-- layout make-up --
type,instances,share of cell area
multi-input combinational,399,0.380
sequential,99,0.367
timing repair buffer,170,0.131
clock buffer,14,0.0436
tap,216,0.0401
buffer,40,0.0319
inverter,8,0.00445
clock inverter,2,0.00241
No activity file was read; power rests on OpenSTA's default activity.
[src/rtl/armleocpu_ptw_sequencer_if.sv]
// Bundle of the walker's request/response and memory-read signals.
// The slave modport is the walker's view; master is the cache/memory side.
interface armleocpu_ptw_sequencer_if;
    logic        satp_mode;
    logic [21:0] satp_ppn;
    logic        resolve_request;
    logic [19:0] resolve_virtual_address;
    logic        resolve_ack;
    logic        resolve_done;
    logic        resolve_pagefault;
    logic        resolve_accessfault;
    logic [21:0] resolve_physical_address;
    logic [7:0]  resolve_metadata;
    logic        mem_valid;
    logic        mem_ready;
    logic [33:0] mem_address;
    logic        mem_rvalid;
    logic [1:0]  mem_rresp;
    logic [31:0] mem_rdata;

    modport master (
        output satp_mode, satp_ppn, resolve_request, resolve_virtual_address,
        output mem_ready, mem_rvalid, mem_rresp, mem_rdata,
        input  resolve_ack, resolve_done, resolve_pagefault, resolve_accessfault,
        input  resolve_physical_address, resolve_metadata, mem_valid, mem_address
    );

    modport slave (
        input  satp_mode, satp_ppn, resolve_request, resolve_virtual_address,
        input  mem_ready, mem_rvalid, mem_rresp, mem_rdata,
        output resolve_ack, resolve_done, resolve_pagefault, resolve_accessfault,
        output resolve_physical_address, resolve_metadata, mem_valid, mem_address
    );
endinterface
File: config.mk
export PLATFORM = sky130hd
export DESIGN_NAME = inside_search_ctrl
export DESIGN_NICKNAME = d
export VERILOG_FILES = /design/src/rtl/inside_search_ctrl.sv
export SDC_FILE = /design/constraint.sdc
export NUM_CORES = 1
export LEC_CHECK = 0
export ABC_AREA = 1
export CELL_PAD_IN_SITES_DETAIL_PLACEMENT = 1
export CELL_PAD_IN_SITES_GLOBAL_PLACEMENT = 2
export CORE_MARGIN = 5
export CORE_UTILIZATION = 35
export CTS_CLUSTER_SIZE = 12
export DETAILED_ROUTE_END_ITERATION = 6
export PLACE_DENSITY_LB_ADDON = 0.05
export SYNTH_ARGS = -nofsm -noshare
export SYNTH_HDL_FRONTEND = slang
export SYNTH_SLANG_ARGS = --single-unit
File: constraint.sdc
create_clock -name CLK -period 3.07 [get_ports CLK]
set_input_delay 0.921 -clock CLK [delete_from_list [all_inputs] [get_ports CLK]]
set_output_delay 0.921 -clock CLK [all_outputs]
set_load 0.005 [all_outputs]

--- --- ---

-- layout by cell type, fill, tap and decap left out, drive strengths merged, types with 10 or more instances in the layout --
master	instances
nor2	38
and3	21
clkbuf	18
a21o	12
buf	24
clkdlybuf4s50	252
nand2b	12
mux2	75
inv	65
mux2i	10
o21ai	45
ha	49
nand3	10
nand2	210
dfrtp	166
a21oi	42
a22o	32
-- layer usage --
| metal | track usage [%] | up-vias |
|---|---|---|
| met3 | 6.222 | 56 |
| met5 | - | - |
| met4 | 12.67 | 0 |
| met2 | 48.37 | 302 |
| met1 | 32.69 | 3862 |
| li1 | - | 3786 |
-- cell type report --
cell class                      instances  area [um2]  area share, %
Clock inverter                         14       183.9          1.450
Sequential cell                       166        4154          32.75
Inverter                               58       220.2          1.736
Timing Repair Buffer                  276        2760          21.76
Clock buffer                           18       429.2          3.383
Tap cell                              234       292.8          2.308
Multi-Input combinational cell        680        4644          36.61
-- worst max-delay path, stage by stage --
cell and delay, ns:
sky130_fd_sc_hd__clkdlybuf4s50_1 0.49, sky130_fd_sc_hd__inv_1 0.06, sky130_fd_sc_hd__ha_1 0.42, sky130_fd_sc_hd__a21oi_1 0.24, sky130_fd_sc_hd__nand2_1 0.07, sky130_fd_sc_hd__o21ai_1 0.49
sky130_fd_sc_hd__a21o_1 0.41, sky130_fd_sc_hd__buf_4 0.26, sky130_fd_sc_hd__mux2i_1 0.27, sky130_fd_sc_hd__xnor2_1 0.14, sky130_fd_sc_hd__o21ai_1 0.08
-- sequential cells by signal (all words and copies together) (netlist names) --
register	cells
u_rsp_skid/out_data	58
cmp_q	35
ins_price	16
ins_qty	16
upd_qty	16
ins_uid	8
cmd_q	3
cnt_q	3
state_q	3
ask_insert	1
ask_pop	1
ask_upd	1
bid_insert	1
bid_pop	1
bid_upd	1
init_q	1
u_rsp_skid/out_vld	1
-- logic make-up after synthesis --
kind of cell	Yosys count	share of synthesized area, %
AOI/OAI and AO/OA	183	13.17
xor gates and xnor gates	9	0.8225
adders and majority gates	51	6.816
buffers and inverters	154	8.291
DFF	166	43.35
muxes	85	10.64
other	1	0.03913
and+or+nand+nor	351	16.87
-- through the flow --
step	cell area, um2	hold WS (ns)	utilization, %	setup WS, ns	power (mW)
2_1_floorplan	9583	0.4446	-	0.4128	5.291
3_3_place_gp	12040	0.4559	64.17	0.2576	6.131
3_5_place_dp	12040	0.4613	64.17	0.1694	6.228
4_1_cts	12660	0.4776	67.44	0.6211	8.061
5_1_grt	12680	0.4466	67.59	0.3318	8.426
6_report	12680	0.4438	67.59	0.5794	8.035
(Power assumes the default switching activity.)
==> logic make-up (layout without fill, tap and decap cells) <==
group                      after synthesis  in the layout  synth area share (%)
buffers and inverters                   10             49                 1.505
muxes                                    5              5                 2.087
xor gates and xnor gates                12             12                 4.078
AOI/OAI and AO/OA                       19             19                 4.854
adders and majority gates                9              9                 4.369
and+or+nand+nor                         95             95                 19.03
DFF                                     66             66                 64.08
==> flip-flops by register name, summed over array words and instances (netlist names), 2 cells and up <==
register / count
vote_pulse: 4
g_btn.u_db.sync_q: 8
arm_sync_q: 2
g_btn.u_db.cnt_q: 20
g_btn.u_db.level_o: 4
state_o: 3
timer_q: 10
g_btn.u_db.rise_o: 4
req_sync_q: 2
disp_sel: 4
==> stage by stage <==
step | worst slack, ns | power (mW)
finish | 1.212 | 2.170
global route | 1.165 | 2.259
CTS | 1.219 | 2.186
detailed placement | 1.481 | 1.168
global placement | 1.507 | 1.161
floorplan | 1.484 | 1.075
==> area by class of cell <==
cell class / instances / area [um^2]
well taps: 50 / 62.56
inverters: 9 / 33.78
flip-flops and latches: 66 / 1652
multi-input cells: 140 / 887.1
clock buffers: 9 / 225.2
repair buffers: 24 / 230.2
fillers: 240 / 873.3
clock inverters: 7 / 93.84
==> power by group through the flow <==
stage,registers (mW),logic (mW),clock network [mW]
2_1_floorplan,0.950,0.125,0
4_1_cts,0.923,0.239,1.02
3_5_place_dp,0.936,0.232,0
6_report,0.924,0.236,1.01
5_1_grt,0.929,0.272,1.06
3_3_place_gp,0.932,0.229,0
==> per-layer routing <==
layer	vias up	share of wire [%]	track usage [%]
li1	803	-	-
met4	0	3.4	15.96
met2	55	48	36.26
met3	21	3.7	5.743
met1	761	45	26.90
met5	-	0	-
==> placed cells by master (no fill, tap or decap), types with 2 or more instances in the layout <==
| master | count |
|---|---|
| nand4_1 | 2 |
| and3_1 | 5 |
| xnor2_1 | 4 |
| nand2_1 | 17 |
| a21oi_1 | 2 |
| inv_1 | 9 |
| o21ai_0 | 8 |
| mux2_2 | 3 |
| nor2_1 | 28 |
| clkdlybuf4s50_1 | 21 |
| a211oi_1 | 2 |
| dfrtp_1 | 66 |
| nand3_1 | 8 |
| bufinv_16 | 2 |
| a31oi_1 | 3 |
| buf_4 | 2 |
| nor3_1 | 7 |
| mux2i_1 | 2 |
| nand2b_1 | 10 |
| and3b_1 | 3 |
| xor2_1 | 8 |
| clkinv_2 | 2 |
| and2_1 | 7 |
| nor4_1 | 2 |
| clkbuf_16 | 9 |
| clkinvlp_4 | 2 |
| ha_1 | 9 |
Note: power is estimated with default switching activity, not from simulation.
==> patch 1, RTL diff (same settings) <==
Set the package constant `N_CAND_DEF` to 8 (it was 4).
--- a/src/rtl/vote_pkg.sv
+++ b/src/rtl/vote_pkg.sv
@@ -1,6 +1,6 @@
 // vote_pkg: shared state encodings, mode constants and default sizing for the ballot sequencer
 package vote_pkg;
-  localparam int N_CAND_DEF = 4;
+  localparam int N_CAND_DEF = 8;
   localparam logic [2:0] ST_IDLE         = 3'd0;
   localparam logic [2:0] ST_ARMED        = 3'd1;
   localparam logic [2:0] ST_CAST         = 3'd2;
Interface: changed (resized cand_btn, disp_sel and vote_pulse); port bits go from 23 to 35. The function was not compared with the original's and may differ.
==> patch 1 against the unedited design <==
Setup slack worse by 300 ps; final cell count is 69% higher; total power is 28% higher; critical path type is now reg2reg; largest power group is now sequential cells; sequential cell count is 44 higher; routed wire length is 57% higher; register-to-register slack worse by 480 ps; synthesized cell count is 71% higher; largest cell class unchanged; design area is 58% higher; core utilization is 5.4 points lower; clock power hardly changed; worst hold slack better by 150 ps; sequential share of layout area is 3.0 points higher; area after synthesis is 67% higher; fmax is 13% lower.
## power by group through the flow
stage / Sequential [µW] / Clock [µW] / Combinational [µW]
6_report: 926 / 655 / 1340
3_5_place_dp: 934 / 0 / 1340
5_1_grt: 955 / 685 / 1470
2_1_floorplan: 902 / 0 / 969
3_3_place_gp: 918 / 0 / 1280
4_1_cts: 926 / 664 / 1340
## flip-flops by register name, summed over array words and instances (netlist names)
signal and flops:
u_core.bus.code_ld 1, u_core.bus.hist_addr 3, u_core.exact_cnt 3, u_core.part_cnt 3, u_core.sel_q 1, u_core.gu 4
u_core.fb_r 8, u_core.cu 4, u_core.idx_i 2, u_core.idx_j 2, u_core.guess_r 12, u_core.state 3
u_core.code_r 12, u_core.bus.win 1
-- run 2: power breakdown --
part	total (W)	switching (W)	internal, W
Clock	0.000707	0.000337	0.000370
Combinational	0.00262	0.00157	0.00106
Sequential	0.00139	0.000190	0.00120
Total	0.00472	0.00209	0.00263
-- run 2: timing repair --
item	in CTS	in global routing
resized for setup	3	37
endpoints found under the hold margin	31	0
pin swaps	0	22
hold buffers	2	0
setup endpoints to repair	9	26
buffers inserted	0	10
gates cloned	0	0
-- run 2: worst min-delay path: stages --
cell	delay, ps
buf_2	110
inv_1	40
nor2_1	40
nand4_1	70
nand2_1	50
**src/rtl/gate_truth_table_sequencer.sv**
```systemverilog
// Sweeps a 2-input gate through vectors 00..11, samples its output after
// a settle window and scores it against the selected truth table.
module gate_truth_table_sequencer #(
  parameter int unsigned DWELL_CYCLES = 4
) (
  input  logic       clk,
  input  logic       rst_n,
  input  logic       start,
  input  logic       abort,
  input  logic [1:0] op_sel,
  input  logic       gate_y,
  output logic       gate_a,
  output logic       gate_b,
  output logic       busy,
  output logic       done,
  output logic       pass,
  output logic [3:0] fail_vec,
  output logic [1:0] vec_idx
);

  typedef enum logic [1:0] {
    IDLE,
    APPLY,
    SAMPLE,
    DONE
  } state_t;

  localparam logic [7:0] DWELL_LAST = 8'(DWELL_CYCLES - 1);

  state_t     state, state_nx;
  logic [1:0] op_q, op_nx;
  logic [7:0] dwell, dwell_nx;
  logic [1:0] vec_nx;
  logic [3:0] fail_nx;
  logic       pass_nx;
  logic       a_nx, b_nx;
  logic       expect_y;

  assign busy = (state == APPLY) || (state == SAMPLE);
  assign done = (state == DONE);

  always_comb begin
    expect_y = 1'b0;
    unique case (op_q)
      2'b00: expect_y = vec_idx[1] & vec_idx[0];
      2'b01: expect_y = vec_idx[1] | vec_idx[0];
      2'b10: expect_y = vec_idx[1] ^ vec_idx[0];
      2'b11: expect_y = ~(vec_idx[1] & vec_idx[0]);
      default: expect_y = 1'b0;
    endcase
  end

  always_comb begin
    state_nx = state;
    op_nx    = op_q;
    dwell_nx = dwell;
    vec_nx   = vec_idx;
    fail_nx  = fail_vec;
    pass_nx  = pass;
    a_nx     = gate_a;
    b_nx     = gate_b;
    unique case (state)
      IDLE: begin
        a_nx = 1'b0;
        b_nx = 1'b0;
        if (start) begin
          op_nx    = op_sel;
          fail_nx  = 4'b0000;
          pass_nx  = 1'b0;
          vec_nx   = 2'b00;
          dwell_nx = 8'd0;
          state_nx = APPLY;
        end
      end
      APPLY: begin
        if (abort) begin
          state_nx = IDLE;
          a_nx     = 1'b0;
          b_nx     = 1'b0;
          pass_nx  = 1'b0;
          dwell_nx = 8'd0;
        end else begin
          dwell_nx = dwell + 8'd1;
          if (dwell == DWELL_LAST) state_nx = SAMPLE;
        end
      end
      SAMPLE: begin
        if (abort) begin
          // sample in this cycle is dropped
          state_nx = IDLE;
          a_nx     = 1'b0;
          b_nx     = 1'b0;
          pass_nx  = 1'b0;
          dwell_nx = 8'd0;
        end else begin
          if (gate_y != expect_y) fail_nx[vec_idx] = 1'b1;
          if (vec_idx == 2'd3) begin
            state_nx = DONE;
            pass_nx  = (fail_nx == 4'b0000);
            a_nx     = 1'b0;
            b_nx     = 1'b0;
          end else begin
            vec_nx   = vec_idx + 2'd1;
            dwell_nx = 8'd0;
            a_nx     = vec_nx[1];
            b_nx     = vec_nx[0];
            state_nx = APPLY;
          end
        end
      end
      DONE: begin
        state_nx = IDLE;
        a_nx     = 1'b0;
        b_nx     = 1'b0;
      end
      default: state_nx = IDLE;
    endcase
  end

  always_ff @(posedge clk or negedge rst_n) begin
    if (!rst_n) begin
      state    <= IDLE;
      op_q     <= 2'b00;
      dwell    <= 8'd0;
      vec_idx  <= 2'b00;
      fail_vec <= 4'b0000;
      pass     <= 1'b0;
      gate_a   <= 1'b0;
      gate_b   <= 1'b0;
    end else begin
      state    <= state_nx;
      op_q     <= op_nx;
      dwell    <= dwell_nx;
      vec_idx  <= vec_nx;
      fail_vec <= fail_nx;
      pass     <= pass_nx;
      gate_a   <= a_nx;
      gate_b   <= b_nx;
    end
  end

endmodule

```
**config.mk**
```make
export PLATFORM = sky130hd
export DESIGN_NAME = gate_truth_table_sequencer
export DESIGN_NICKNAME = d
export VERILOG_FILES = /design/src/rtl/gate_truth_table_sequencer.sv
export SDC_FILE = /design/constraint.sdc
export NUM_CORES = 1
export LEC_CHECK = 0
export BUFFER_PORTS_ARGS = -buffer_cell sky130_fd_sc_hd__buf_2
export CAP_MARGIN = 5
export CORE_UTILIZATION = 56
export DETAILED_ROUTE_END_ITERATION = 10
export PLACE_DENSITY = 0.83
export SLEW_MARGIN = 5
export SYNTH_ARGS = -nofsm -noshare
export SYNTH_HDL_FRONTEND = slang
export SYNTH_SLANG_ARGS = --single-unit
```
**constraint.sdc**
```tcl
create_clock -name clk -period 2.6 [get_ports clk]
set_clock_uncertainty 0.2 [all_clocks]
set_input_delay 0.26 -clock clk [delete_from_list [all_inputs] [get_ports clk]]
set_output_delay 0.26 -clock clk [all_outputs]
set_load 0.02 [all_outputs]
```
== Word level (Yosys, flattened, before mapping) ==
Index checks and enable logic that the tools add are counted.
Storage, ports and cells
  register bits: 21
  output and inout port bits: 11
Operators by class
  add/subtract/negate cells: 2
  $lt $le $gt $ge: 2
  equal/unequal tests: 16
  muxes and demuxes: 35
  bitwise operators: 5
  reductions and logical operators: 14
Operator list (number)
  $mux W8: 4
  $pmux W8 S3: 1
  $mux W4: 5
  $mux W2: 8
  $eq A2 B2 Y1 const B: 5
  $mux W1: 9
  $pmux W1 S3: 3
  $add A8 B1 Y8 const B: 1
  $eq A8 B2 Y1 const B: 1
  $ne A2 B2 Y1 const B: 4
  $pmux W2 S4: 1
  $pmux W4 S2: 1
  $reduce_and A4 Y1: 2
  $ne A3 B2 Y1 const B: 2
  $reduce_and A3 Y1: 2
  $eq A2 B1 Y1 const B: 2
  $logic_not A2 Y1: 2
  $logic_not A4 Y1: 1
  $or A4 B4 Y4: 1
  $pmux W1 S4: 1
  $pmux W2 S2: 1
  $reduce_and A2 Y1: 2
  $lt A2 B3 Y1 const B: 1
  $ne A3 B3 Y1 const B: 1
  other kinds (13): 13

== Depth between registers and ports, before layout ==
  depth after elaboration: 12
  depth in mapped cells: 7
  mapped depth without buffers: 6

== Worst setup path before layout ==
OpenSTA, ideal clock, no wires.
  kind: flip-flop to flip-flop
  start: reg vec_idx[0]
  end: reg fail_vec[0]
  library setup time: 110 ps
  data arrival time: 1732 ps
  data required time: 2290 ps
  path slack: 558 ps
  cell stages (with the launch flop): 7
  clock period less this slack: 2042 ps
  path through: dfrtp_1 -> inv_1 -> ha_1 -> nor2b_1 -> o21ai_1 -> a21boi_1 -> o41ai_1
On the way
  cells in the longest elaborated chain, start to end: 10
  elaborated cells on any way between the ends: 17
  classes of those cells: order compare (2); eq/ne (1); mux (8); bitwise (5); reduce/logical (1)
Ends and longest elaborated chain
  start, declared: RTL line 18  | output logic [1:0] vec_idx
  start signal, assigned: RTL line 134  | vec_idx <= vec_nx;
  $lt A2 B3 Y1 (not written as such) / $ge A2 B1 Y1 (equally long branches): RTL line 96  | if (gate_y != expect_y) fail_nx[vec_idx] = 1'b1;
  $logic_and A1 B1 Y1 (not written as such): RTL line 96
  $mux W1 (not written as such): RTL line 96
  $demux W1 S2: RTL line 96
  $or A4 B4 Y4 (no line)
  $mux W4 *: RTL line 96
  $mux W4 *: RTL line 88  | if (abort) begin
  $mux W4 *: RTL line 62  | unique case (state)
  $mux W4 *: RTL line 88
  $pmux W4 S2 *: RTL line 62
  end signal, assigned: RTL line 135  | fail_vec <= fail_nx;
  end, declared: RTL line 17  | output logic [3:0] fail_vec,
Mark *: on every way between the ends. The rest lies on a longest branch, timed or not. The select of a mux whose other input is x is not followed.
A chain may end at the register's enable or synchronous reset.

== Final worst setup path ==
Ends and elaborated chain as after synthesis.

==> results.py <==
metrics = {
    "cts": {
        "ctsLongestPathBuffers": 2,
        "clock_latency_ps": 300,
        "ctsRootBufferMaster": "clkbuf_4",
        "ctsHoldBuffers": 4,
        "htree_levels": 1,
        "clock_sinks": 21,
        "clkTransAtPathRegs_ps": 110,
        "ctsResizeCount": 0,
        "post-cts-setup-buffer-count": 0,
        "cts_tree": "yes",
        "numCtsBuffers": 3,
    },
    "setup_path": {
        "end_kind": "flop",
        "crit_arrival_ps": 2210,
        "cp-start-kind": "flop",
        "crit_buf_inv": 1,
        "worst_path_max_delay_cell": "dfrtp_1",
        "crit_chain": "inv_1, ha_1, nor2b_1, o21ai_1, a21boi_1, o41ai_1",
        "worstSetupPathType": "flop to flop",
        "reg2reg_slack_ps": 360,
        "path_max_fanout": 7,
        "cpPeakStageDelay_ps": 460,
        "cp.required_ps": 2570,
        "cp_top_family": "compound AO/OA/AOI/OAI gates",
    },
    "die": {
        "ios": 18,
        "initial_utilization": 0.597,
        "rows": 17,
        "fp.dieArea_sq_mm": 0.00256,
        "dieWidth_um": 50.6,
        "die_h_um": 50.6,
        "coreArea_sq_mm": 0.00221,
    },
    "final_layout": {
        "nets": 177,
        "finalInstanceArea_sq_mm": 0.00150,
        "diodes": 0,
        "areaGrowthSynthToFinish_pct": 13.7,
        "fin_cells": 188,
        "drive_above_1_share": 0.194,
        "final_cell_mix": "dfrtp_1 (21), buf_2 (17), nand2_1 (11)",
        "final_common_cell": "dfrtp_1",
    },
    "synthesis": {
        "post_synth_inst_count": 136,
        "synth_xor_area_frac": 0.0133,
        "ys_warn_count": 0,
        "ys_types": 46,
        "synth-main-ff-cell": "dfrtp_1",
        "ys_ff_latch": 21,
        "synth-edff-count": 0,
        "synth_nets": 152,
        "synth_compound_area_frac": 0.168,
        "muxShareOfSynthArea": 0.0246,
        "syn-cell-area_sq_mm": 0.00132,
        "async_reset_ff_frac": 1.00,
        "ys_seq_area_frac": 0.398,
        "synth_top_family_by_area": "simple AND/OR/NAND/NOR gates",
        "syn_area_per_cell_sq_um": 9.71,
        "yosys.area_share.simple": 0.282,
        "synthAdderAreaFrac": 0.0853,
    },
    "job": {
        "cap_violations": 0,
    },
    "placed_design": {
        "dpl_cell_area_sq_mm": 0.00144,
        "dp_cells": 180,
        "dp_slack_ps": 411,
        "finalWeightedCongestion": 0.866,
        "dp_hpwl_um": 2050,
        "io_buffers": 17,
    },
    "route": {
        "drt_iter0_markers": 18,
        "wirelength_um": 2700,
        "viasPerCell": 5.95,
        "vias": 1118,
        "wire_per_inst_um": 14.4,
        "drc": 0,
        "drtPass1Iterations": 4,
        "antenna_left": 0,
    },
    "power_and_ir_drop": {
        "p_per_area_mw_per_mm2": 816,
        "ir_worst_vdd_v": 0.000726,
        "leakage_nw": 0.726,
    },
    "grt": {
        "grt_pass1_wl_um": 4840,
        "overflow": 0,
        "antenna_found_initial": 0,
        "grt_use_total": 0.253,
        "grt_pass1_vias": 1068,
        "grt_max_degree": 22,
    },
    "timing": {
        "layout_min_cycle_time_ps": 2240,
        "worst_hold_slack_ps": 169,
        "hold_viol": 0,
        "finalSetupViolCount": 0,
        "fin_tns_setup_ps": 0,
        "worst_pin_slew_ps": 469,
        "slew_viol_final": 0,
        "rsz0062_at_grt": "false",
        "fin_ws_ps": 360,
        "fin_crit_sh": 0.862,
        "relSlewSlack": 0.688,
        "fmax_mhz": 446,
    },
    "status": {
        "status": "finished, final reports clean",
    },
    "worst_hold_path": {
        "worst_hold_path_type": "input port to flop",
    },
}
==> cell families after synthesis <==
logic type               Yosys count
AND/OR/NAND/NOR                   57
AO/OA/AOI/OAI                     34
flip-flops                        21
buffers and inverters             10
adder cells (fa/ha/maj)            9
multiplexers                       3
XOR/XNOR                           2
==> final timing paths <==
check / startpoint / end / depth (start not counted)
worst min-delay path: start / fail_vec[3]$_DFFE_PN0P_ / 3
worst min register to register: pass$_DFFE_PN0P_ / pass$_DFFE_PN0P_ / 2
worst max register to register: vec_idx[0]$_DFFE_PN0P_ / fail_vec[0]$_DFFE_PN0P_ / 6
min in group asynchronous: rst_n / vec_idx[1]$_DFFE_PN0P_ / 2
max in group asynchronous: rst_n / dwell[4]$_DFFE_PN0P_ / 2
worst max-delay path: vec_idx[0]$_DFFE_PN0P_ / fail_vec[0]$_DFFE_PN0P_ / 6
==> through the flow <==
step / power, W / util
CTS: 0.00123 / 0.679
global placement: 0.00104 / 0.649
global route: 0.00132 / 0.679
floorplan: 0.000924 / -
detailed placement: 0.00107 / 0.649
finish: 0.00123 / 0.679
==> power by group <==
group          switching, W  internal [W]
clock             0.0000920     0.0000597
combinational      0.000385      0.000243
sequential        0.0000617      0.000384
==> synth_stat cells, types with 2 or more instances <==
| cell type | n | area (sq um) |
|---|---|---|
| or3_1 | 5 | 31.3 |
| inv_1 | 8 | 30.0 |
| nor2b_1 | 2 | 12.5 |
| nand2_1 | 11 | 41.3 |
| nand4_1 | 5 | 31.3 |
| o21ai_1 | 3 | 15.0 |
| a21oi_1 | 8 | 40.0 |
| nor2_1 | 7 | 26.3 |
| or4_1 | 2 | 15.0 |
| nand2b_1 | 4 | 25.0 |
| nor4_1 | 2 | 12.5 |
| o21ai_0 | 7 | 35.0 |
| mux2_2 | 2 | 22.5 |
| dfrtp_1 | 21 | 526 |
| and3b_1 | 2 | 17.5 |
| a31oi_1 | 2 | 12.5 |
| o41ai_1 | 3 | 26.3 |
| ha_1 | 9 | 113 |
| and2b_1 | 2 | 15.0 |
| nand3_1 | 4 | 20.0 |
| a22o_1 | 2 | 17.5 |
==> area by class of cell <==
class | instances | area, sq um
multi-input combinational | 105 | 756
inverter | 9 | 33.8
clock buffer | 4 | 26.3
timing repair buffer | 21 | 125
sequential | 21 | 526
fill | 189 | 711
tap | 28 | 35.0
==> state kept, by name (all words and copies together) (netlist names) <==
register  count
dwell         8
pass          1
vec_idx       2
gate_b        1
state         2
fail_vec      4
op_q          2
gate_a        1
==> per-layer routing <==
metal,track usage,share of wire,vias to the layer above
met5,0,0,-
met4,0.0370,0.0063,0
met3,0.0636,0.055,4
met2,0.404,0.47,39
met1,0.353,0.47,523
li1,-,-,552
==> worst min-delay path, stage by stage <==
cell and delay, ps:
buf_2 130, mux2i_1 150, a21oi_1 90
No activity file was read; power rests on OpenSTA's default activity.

--- --- ---

» **ASSIGNED TASK**:
The word "adders" may turn up on some lines of these records; say how many, with no other words.

» **EXERCISE ANSWER**:
2